Dlaczego słowo "elita" jest w dzisiejszych czasach stosowane w tak durny sposób? Przecież większość z tych ludzi nie jest żadną elitą. Elitą się jest, gdy dokonuje się czegoś wyjątkowego. Elita wśród żołnierzy. Elita wśród naukowców. Nawet elita wśród kucharzy. Bycie elitą to coś więcej niż bycie znanym.
Problem taki że jak są znani z niczego to często zostają z czasem twarzą jakiegoś produktu często domu modowego czy innego gówna poza tym ich to nie obchodzi ważne że pieniądze się zgadzają a te akcje proeko to tylko marketing w ich przypadku.

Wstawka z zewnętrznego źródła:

--- config.mk ---
export PLATFORM = sky130hd
export DESIGN_NAME = synth_cfg_if
export DESIGN_NICKNAME = d
export VERILOG_FILES = /design/src/rtl/synth_cfg_pkg.sv /design/src/rtl/cfg_sync.sv /design/src/rtl/cfg_shift.sv /design/src/rtl/cfg_regs.sv /design/src/rtl/synth_cfg_if.sv
export SDC_FILE = /design/constraint.sdc
export NUM_CORES = 1
export LEC_CHECK = 0
export BUFFER_PORTS_ARGS = -buffer_cell sky130_fd_sc_hd__buf_2
export CORE_UTILIZATION = 45
export DETAILED_ROUTE_END_ITERATION = 16
export PLACE_DENSITY = 0.65
export SYNTH_ARGS = -nofsm -noshare
export SYNTH_HDL_FRONTEND = slang
export SYNTH_SLANG_ARGS = --single-unit
--- constraint.sdc ---
create_clock -name clk -period 3.6 [get_ports clk]
set_clock_uncertainty 0.05 [all_clocks]
set_input_delay 0.72 -clock clk [delete_from_list [all_inputs] [get_ports clk]]
set_output_delay 0.72 -clock clk [all_outputs]
set_load 0.02 [all_outputs]
--- src/rtl/synth_cfg_pkg.sv ---
package synth_cfg_pkg;
  localparam int M_W    = 9;
  localparam int N_W    = 2;
  localparam int T_W    = 3;
  localparam int WORD_W = T_W + N_W + M_W;

  // Serial word layout: T in the top bits, then N, then M in the low bits.
  typedef struct packed {
    logic [T_W-1:0] t;
    logic [N_W-1:0] n;
    logic [M_W-1:0] m;
  } cfg_t;
endpackage

--- src/rtl/cfg_sync.sv ---
module cfg_sync #(
  parameter int           W       = 1,
  parameter int           STAGES  = 2,
  parameter logic [W-1:0] RST_VAL = '0
) (
  input  logic         clk,
  input  logic         rst,
  input  logic [W-1:0] d,
  output logic [W-1:0] q
);
  logic [W-1:0] stg [STAGES];

  genvar g;
  generate
    for (g = 0; g < STAGES; g++) begin : g_stage
      if (g == 0) begin : g_first
        always_ff @(posedge clk) begin
          if (rst) stg[0] <= RST_VAL;
          else     stg[0] <= d;
        end
      end else begin : g_next
        always_ff @(posedge clk) begin
          if (rst) stg[g] <= RST_VAL;
          else     stg[g] <= stg[g-1];
        end
      end
    end
  endgenerate

  assign q = stg[STAGES-1];
endmodule

--- src/rtl/cfg_shift.sv ---
module cfg_shift #(
  parameter int W = 14
) (
  input  logic         clk,
  input  logic         rst,
  input  logic         en,
  input  logic         sck,
  input  logic         din,
  output logic [W-1:0] sr_q,
  output logic         ser_q
);
  logic sck_d;
  logic shift_now;

  assign shift_now = en && sck && !sck_d;

  always_ff @(posedge clk) begin
    if (rst) begin
      sck_d <= 1'b0;
      sr_q  <= '0;
    end else begin
      sck_d <= sck;
      if (shift_now) sr_q <= {sr_q[W-2:0], din};
    end
  end

  assign ser_q = sr_q[W-1];
endmodule

--- src/rtl/cfg_regs.sv ---
module cfg_regs
  import synth_cfg_pkg::*;
#(
  parameter int M_LO = 125,
  parameter int M_HI = 350
) (
  input  logic           clk,
  input  logic           rst,
  input  logic           pl_s,
  input  logic           sl_s,
  input  logic [M_W-1:0] m_s,
  input  logic [N_W-1:0] n_s,
  input  cfg_t           sr,
  output cfg_t           cur,
  output logic           m_ok,
  output logic           upd
);
  localparam logic [M_W-1:0] LO = M_W'(M_LO);
  localparam logic [M_W-1:0] HI = M_W'(M_HI);

  cfg_t nxt;

  always_comb begin
    nxt = cur;
    if (!pl_s) begin
      nxt.t = '0;
      nxt.n = n_s;
      nxt.m = m_s;
    end else if (sl_s) begin
      nxt = sr;
    end
  end

  always_ff @(posedge clk) begin
    if (rst) begin
      cur.t <= '0;
      cur.n <= '1;
      cur.m <= '1;
      m_ok  <= 1'b0;
      upd   <= 1'b0;
    end else begin
      cur  <= nxt;
      m_ok <= (nxt.m >= LO) && (nxt.m <= HI);
      upd  <= (nxt != cur);
    end
  end
endmodule

--- src/rtl/synth_cfg_if.sv ---
module synth_cfg_if
  import synth_cfg_pkg::*;
#(
  parameter int SYNC_STAGES = 2,
  parameter int M_LO        = 125,
  parameter int M_HI        = 350
) (
  input  logic           clk,
  input  logic           rst,
  input  logic           pload_n,
  input  logic [M_W-1:0] m_pin,
  input  logic [N_W-1:0] n_pin,
  input  logic           sclk,
  input  logic           sdata,
  input  logic           sload,
  output logic [M_W-1:0] m_cfg,
  output logic [N_W-1:0] n_cfg,
  output logic [T_W-1:0] t_cfg,
  output logic           ser_q,
  output logic           m_ok,
  output logic           cfg_upd
);
  localparam int PW = M_W + N_W;

  logic              pl_s, sl_s, sc_s, sd_s;
  logic [PW-1:0]     pins_s;
  logic [M_W-1:0]    m_s;
  logic [N_W-1:0]    n_s;
  logic [WORD_W-1:0] sr_q;
  cfg_t              cur;

  cfg_sync #(.W(1), .STAGES(SYNC_STAGES), .RST_VAL(1'b1)) u_pl
    (.clk(clk), .rst(rst), .d(pload_n), .q(pl_s));
  cfg_sync #(.W(1), .STAGES(SYNC_STAGES), .RST_VAL(1'b0)) u_sl
    (.clk(clk), .rst(rst), .d(sload), .q(sl_s));
  cfg_sync #(.W(1), .STAGES(SYNC_STAGES), .RST_VAL(1'b0)) u_sc
    (.clk(clk), .rst(rst), .d(sclk), .q(sc_s));
  cfg_sync #(.W(1), .STAGES(SYNC_STAGES), .RST_VAL(1'b0)) u_sd
    (.clk(clk), .rst(rst), .d(sdata), .q(sd_s));
  cfg_sync #(.W(PW), .STAGES(SYNC_STAGES), .RST_VAL({PW{1'b1}})) u_pins
    (.clk(clk), .rst(rst), .d({n_pin, m_pin}), .q(pins_s));

  assign m_s = pins_s[M_W-1:0];
  assign n_s = pins_s[PW-1:M_W];

  cfg_shift #(.W(WORD_W)) u_shift (
    .clk(clk), .rst(rst), .en(pl_s), .sck(sc_s), .din(sd_s),
    .sr_q(sr_q), .ser_q(ser_q)
  );

  cfg_regs #(.M_LO(M_LO), .M_HI(M_HI)) u_regs (
    .clk(clk), .rst(rst), .pl_s(pl_s), .sl_s(sl_s),
    .m_s(m_s), .n_s(n_s), .sr(cfg_t'(sr_q)),
    .cur(cur), .m_ok(m_ok), .upd(cfg_upd)
  );

  assign m_cfg = cur.m;
  assign n_cfg = cur.n;
  assign t_cfg = cur.t;
endmodule

### Yosys cells after proc, flatten, opt, wreduce, memory -nomap -nowiden

Memory sizes are Yosys's and may differ from the RTL's. A register that Yosys moved wholly into a read port is not among the register bits.
Index checks and enable logic that the tools add are counted.

* add/subtract/negate cells: 0
* multipliers: 0
* divide/modulo/power cells: 0
* order comparisons: 2
* equality and inequality tests: 1
* shift operators: 0
* muxes and demuxes: 15
* bitwise operators: 10
* reduce and logical (&&, ||, !) cells: 4

Operator list (count)
* 14-bit two-way mux: 2
* 11-bit two-way mux: 2
* 14-bit != test: 1
* 1-bit two-way mux: 11
* 1-bit OR: 10
* 9-bit by 7-bit >= comparator with 1-bit output (second input constant): 1
* 9-bit <= comparator (second input constant): 1
* 1-bit logical AND: 3
* 1-bit logical NOT: 1

* bits in registers: 31
* bits in latches: 0
* memory bits (writable): 30
* bits in read-only memories: 0
* bits of input ports: 17
* output and inout bits: 17
* logic and storage cells: 44
* memories: 5

Memory list
* u_pins.stg: depth 2, bits a word 11, read ports 2, clocked after memory_dff 0, wr ports 2, RTL line cfg_sync.sv:11 `logic [W-1:0] stg [STAGES];`
* u_pl.stg: depth 2, bits a word 1, read ports 2, clocked after memory_dff 0, wr ports 2, RTL line cfg_sync.sv:11
* u_sc.stg: depth 2, bits a word 1, read ports 2, clocked after memory_dff 0, wr ports 2, RTL line cfg_sync.sv:11
* u_sd.stg: depth 2, bits a word 1, read ports 2, clocked after memory_dff 1, wr ports 2, RTL line cfg_sync.sv:11
* u_sl.stg: depth 2, bits a word 1, read ports 2, clocked after memory_dff 0, wr ports 2, RTL line cfg_sync.sv:11

### Logic depth before layout (Yosys ltp)

* depth in word-level cells: 4
* gate-level depth with buffers: 7
* mapped depth without buffers: 5

### By module

From an unflattened synthesis, not the netlist that was laid out.

* cells, all modules: 232
* area total of the unflattened synthesis: 2519.9 um^2

Modules (own cells, without submodules)
* cfg_regs: instances 1, cells each 119, area an instance 1119.8 um^2, seq. area each 320.3 um^2
* cfg_shift: instances 1, cells each 51, area an instance 601.8 um^2, seq. area each 300.3 um^2
* cfg_sync (u_pins): instances 1, cells each 46, area an instance 588.1 um^2, seq. area each 440.4 um^2
* cfg_sync (u_pl ...): instances 4, cells each 4, area an instance 52.6 um^2, seq. area each 40.0 um^2

### Worst setup path after synthesis

OpenSTA, ideal clock, no wires.

* kind: flip-flop to flip-flop
* from: register u_regs.cur[6] (netlist name)
* to: register u_regs.m_ok
* setup time: 119 ps
* arrival time: 1541 ps
* required time: 3431 ps
* setup slack: 1891 ps
* cell stages (with the launch flop): 6
* period minus slack after synthesis: 1709 ps
* path through: dfxtp_1 -> mux2_1 -> mux2i_1 -> and2b_1 -> o31a_1 -> o221a_1

* longest elaborated chain between the ends: 4

RTL lines
* 14-bit two-way mux *: RTL line cfg_regs.sv:29 `end else if (sl_s) begin`
* 14-bit two-way mux *: RTL line cfg_regs.sv:25 `if (!pl_s) begin`
* 9-bit by 7-bit >= comparator with 1-bit output or 9-bit <= comparator (tied branches): RTL line cfg_regs.sv:43 `m_ok <= (nxt.m >= LO) && (nxt.m <= HI);`
* 1-bit logical AND *: RTL line cfg_regs.sv:43
* to (signal assigned): RTL line cfg_regs.sv:43
* to (decl): RTL line cfg_regs.sv:15 `output logic m_ok,`

Mark *: on every way between the ends. The rest lies on a longest branch, timed or not.
A chain may end at the register's enable or synchronous reset.

==> results.md <==
- Maximum VDD drop: 0.279 mV
- Root buffer cell: clkbuf_8
- Mapped cell area: 2410 um^2
- Area contributors post-synth: dfxtp_1 51%, or2_2 7.0%, nand2_1 5.9%
- IO Port Bufs: 33
- Hold_buf cts: 0
- Largest area contributor in the netlist: dfxtp_1
- Layout Utilization: 0.552
- Mapped Cells: 257
- Netlist cell types: 41
- HP Start: u_pins.stg[0][8]
- Worst path max stage delay: 0.86 ns
- R2R setup slack: 1.25 ns
- RSZ-0062 raised after global routing: false
- Worst Hold Class: reg -> reg
- Number of synthesized flops with an enable pin: 0
- Status: complete, no violations
- DIE AREA: 5660 um^2
- Wire per inst: 12.8 um
- Critical path type: reg -> reg
- Post-DRT Antenna Nets: 0
- Arrival @ worst endpoint: 2.54 ns
- Main synth FF type: dfxtp_1
- Top-area cell type share of the netlist area: 0.506
- DRT iter0 DRCs: 84
- Remaining Overflow, GRT: 0
- Vias in the first global route: 1492
- DRC: 0
- Placed cell area: 2610 um^2
- Part of the cycle the worst path needs: 0.653
- Via count: 1754
- Critical-path top delay cell: dfxtp_1
- Global placer's final weighted congestion: 0.831
- Syn Nets: 274
- Met3 Usage GRT: 0.0522
- Most Used Layer, Global Route: met2
- First-pass DRT Iterations: 4
- Sequential area share after synthesis: 0.506
- Crit-path max FO: 20
- Std-Cell Rows: 26
- Setup TNS: 0 ns
- Count leader, synth: dfxtp_1
- Top post-synthesis cells by count: 61 x dfxtp_1, 38 x nand2_1, 27 x or2_2, 17 x a21oi_1, 12 x mux2i_1
- Syn-to-layout area delta: 17.5%
- Clock transition at path regs: 0.07 ns
- Crit path max-delay family: flip-flops
- Worst skew pair latency: 0.34 ns
- Worst endpoint required time: 3.78 ns
- Ys Warns: 0
- Worst Hold End: u_pins.stg[1][8]
- Die Span X: 75.3 um
- Largest net degree at the start of global routing: 39
- DR vias/cell: 4.83
- Critical Path Sink Type: flop
- Hpwl dp: 3160 um
- Fmax achieved: 425 MHz
- Multi-input gate area: 1090 um^2
- Setup violators final: 0
- Hold path cells: 1
- Met2 GRT Util: 0.253
- Final Cell Area: 2840 um^2
- Antenna diode count: 0
- Core area: 5140 um^2
- Ports: 34
- FF-to-FF path depth: 5
- Syn_area_per_cell: 9.40 um^2
- Number of clock sinks: 61
- Post-CTS setup buffers: 0
- Final WL: 4650 um
- Crit Reg-Reg Endpoint: u_regs.m_ok
- Leakage: 1.13 nW
- Clock Path Buffers: 2
- Minimum clock period: 2.35 ns
- Startpoint types: flop
- Asr flop ratio synth: 0
- FF-to-FF Start: u_sl.stg[1]
- H-tree lvl count: 3
- Max Cap Viol: 0
- CTS tree: built
- Final Hold Viols: 0
- Resized Gates After CTS: 0
- FF/Latch Area: 1220 um^2
- Total GRT Usage: 0.183
- Tightest Pin Transition: 0.942 ns
- M1 GR Usage: 0.248
- Final nets: 305
- Crit-path cells: mux2_1 > mux2i_1 > and2b_1 > o31a_1 > o221a_1
- Max-slew headroom: 0.371
- CTS Buf Count: 9
- Initial Util: 0.470
- Initial antenna violation count: 0
- Max Slew Vio Count: 0
- P per Cell Area: 531 nW/um^2
- Die Span Y: 75.3 um
- CP bufs+invs: 0
- Share of layout cells above drive strength 1: 0.276
- Post-synthesis sequential element count: 61
- First-pass GRT wire length: 7310 um
- Fill cell count: 525
[stage by stage]
step           instances  total power [mW]  setup slack (ns)  hold WS (ns)
4_1_cts              363              1.52              1.25         0.359
3_3_place_gp         347             0.849              1.33         0.342
2_1_floorplan        257             0.817              1.89         0.339
3_5_place_dp         347             0.850              1.26         0.342
5_1_grt              363              1.57              1.09         0.372
6_report             363              1.51              1.25         0.359
[cell type report]
cell class	count	area share
Sequential cell	61	0.431
Clock buffer	10	0.0485
Clock inverter	6	0.0304
Tap cell	70	0.0309
Timing Repair Buffer	34	0.0609
Multi-Input combinational cell	171	0.384
Inverter	11	0.0146
[flip-flops by register name, indices dropped and copies added (netlist names)]
name	flops
u_regs.m_ok	1
u_sc.stg	2
u_regs.upd	1
u_regs.cur	14
u_pins.stg	22
u_sl.stg	2
u_shift.sck_d	1
u_pl.stg	2
u_shift.sr_q	14
u_sd.stg	2
[cells by family (layout without fill, tap and decap cells)]
| family | Yosys count | count (layout) | synth area share |
|---|---|---|---|
| and+or+nand+nor | 94 | 94 | 0.199 |
| DFF | 61 | 61 | 0.506 |
| AOI/OAI and AO/OA | 44 | 44 | 0.120 |
| buffers and inverters | 25 | 61 | 0.0430 |
| muxes | 18 | 18 | 0.0777 |
| xor gates and xnor gates | 15 | 15 | 0.0544 |
[routing by layer]
layer	wire length, um	vias to the layer above	part of all wire
li1	-	917	-
met1	2260	774	0.49
met2	1970	50	0.42
met3	270	13	0.058
met4	158	0	0.034
met5	0	-	0
[worst reg2reg max path, delay by kind of cell (launching register included)]
| family | cells | cell delay, ns |
|---|---|---|
| flip-flops | 1 | 0.86 |
| AO/OA/AOI/OAI | 2 | 0.47 |
| multiplexers | 2 | 0.65 |
| AND/OR/NAND/NOR | 1 | 0.22 |
[layout by cell type, fill, tap and decap left out, types with 3 or more instances in the layout]
master      n
a21oi_1    17
nor2b_1     9
nand2_1    38
clkbuf_8   10
or2_2      27
mux2_2      4
xor2_1      5
o21ai_0     4
o22ai_1     3
buf_2      33
nand2b_1    4
mux2i_1    12
xnor2_1    10
a2111oi_0   3
dfxtp_1    61
nor2_1      7
inv_1      11
[worst max-delay path by stage]
stage                   from           to  slack [ns]  cells after the start
3_5_place_dp     u_sl.stg[1]  u_regs.m_ok        1.26                      5
2_1_floorplan  u_regs.cur[6]  u_regs.m_ok        1.89                      5
6_report         u_sl.stg[1]  u_regs.m_ok        1.25                      5
3_3_place_gp     u_sl.stg[1]  u_regs.m_ok        1.33                      5
5_1_grt          u_sl.stg[1]  u_regs.m_ok        1.09                      5
4_1_cts          u_sl.stg[1]  u_regs.m_ok        1.25                      5
[power breakdown]
part	leakage, nW	switching [mW]	internal (mW)
logic	0.520	0.0543	0.0559
registers	0.501	0.0231	0.700
clock network	0.112	0.267	0.407
No activity file was read; power rests on OpenSTA's default activity.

Zastanawiam się, dlaczego muszę przesiadać się na transport zbiorowy marnując pół godziny dziennie, podczas gdy celebryci latają kilka-kilkanaście razy w roku na koniec świata. Dlaczego muszę dopłacać za szklane opakowanie, podczas gdy celebryci rzadko ubierają dwa razy to samo ubranie. Fakty są takie, że biedni produkują znacznie mniej CO2 i plastiku niż elity, za to na ekoterrozyzmie najbardziej cierpią najbiedniejsi.
To tego nie rób xd nikt ci nie każe. Ja też latam ileś razy w roku,wszędzie jeżdżę aute i używam plastikowych słomek bo nie mam zamiaru tluc się w autobusach i siedzieć w domu zamiast latać na wakacje
Bo to nie chodzi o żadną ekologię. Oni po prostu chcą wprowadzić na świecie globalny komunizm, gdzie miliardy ludzi żyją jak psy z minimalną ilością własności prywatnej zarobieni po pachy by się utrzymać, a oni jako ubermenche będą sobie tym wielkim łagrem zarządzać korzystając z uroków życia, które są póki co dostępne dla każdego.
@@Dupella, nie mam na myśli tego, że realnie muszę z czegoś rezygnować, tylko to, że wmawia mi się, że robię coś złego "żyjąc nieekologiczne". I wkurza mnie, że taki schemat myślenia narzucają nam ci, którzy żyją dużo bardziej nieekologicznie niż ja.
No różnica jest taka że nawet jeżeli taki celebryta wyprodukuje 10x CO2 co ty, to wciąż takich celebrytów jest o wiele wiele mniej niż "zwykłych" ludzi więc łączna emisja "zwykłych" ludzi > łączna emisja celebrytów Oczywiście nie oznacza to że uważam działania takich celebrytów za słuszne i ich bronię, po prostu przedstawiam inną perspektywę
Z elitami jest ten problem, że ostatnio uniemożliwiają zwykłym ludziom np. kupno samochodu spalinowego, a sami nie potrafią zrezygnować z lotów własnymi odrzutowcami albo luksusowymi autami, które emitują więcej CO2, niż przeciętny pojazd mechaniczny. To jest dla mnie hipokryzja.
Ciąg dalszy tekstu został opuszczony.